COP30 começa em Belém com Curupira como símbolo da defesa das florestas
Redação Online
Publicado em 10 de novembro de 2025 às 16:15 | Atualizado há 7 meses
Com cabelos flamejantes e pés virados para trás, o personagem tupi-guarani representa a força da cultura brasileira
O Curupira, guardião das matas e símbolo do folclore amazônico, foi anunciado como mascote oficial da COP30, conferência climática da ONU que começa nesta segunda-feira (10/11), em Belém (PA). Com cabelos flamejantes e pés virados para trás, o personagem tupi-guarani representa a força da cultura brasileira e o compromisso do país com a preservação ambiental.
Durante a abertura, o governo reforçou a meta de eliminar o desmatamento em menos de uma década e destacou a Amazônia como tema central do evento, que segue até 21 de novembro.
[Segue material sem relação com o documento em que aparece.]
$ cat src/rtl/word_bank_splitter_bank_regfile.sv
// One bank: WORDS x WIDTH register array with a single indexed write port
// and the whole array exposed as a flat vector (word k at [k*WIDTH +: WIDTH]).
module bank_regfile
    import word_bank_splitter_pkg::*;
#(
    parameter int WIDTH = DEFAULT_WIDTH,
    parameter int WORDS = DEFAULT_WORDS,
    parameter int IW    = $clog2(WORDS)
) (
    input  logic                   clk,
    input  logic                   rst,
    input  logic                   we,
    input  logic [IW-1:0]          idx,
    input  logic [WIDTH-1:0]       wdata,
    output logic [WIDTH*WORDS-1:0] bank
);

    logic [WORDS-1:0][WIDTH-1:0] mem;

    assign bank = mem;

    // Write only the addressed word; every other word holds its contents.
    always_ff @(posedge clk or posedge rst) begin
        if (rst) begin
            mem <= '0;
        end else if (we) begin
            mem[idx] <= wdata;
        end
    end

endmodule

$ cat src/rtl/word_bank_splitter.sv
// Collects a burst of WORDS serial words into one of two banks (f32 / s32),
// chosen by sel at the first word of the burst. A one-cycle DONE state
// closes each burst with a done pulse and sets the bank's sticky full flag.
module word_bank_splitter
    import word_bank_splitter_pkg::*;
#(
    parameter int WIDTH = DEFAULT_WIDTH,
    parameter int WORDS = DEFAULT_WORDS
) (
    input  logic                   clk,
    input  logic                   rst,
    word_bank_splitter_if.slave    bus,
    output logic [WIDTH*WORDS-1:0] f32_bank,
    output logic [WIDTH*WORDS-1:0] s32_bank,
    output logic                   f32_full,
    output logic                   s32_full,
    output logic                   done,
    output logic                   done_bank,
    output state_t                 state
);

    localparam int CW = $clog2(WORDS);
    localparam logic [CW-1:0] LAST = CW'(WORDS - 1);

    state_t        state_q;
    logic [CW-1:0] count;
    logic          bank_q;

    logic          accept;
    logic          wr_bank;
    logic [CW-1:0] wr_idx;
    logic          f32_we;
    logic          s32_we;

    // Ready is withheld only in DONE and while reset is held.
    assign bus.in_ready = !rst && (state_q != DONE);
    assign accept       = bus.in_valid && bus.in_ready;
    assign state        = state_q;

    // The first word of a burst is steered by the live sel; later words by
    // the latched bank so sel changes mid-burst have no effect.
    assign wr_bank = (state_q == IDLE) ? bus.sel : bank_q;
    assign wr_idx  = (state_q == IDLE) ? '0 : count;
    assign f32_we  = accept && (wr_bank == F32_BANK);
    assign s32_we  = accept && (wr_bank == S32_BANK);

    // Burst sequencing, done pulse and sticky full flags.
    always_ff @(posedge clk or posedge rst) begin
        if (rst) begin
            state_q   <= IDLE;
            count     <= '0;
            bank_q    <= F32_BANK;
            done      <= 1'b0;
            done_bank <= 1'b0;
            f32_full  <= 1'b0;
            s32_full  <= 1'b0;
        end else begin
            done <= 1'b0;
            case (state_q)
                IDLE: begin
                    if (accept) begin
                        bank_q  <= bus.sel;
                        count   <= CW'(1);
                        state_q <= LOAD;
                    end
                end
                LOAD: begin
                    if (accept) begin
                        count <= count + CW'(1);
                        if (count == LAST) begin
                            state_q   <= DONE;
                            done      <= 1'b1;
                            done_bank <= bank_q;
                            if (bank_q == F32_BANK) begin
                                f32_full <= 1'b1;
                            end else begin
                                s32_full <= 1'b1;
                            end
                        end
                    end
                end
                DONE: begin
                    state_q <= IDLE;
                end
                default: begin
                    state_q <= IDLE;
                end
            endcase
        end
    end

    bank_regfile #(.WIDTH(WIDTH), .WORDS(WORDS), .IW(CW)) u_f32_bank (
        .clk   (clk),
        .rst   (rst),
        .we    (f32_we),
        .idx   (wr_idx),
        .wdata (bus.in_data),
        .bank  (f32_bank)
    );

    bank_regfile #(.WIDTH(WIDTH), .WORDS(WORDS), .IW(CW)) u_s32_bank (
        .clk   (clk),
        .rst   (rst),
        .we    (s32_we),
        .idx   (wr_idx),
        .wdata (bus.in_data),
        .bank  (s32_bank)
    );

endmodule

$ cat src/flat_wrapper.sv
// flat-port wrapper written by rule: the top's interface ports become plain ports
module word_bank_splitter_flat import word_bank_splitter_pkg::*;
#(
    parameter int WIDTH = DEFAULT_WIDTH,
    parameter int WORDS = DEFAULT_WORDS
)
  (clk, rst, f32_bank, s32_bank, f32_full, s32_full, done, done_bank, state, bus_sel, bus_in_valid, bus_in_data, bus_in_ready);
  word_bank_splitter_if #(.WIDTH(WIDTH)) bus_i ();
  input  logic clk;
  input  logic rst;
  output logic [WIDTH*WORDS-1:0] f32_bank;
  output logic [WIDTH*WORDS-1:0] s32_bank;
  output logic f32_full;
  output logic s32_full;
  output logic done;
  output logic done_bank;
  output state_t state;
  input wire logic [$bits(bus_i.sel)-1:0] bus_sel;
  input wire logic [$bits(bus_i.in_valid)-1:0] bus_in_valid;
  input wire logic [$bits(bus_i.in_data)-1:0] bus_in_data;
  output wire logic [$bits(bus_i.in_ready)-1:0] bus_in_ready;
  assign bus_i.sel = bus_sel;
  assign bus_i.in_valid = bus_in_valid;
  assign bus_i.in_data = bus_in_data;
  assign bus_in_ready = bus_i.in_ready;
  word_bank_splitter #(.WIDTH(WIDTH), .WORDS(WORDS)) u_core (.clk(clk), .rst(rst), .bus(bus_i), .f32_bank(f32_bank), .s32_bank(s32_bank), .f32_full(f32_full), .s32_full(s32_full), .done(done), .done_bank(done_bank), .state(state));
endmodule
A autora Januária Alves, estudiosa da lenda, explicou que o Curupira é “um ser fantástico, mágico e defensor da floresta”, ao ressaltar sua simbologia de resistência e proteção.
O presidente Luiz Inácio Lula da Silva lançou o Fundo Florestas Tropicais Para Sempre (TFFF), que pretende captar US$ 125 bilhões, cerca de R$ 669 bilhões, para recompensar países que conservam suas florestas. A iniciativa foi apresentada como um passo estratégico para financiar a transição verde e premiar práticas sustentáveis.
De acordo com dados oficiais, a taxa de desmatamento na Amazônia caiu 11% entre agosto de 2024 e julho de 2025 e registrou o menor índice em mais de uma década. O resultado foi recebido como sinal de avanço nas políticas ambientais do governo brasileiro.
A escolha do mascote, porém, provocou debates nas redes sociais. O deputado Nikolas Ferreira (PL-MG) ironizou a decisão ao afirmar: “Excelente escolha pra representar o Brasil e nossas florestas: anda pra trás e pega fogo”. Apesar das críticas, o personagem conquistou apoio de ambientalistas e lideranças culturais.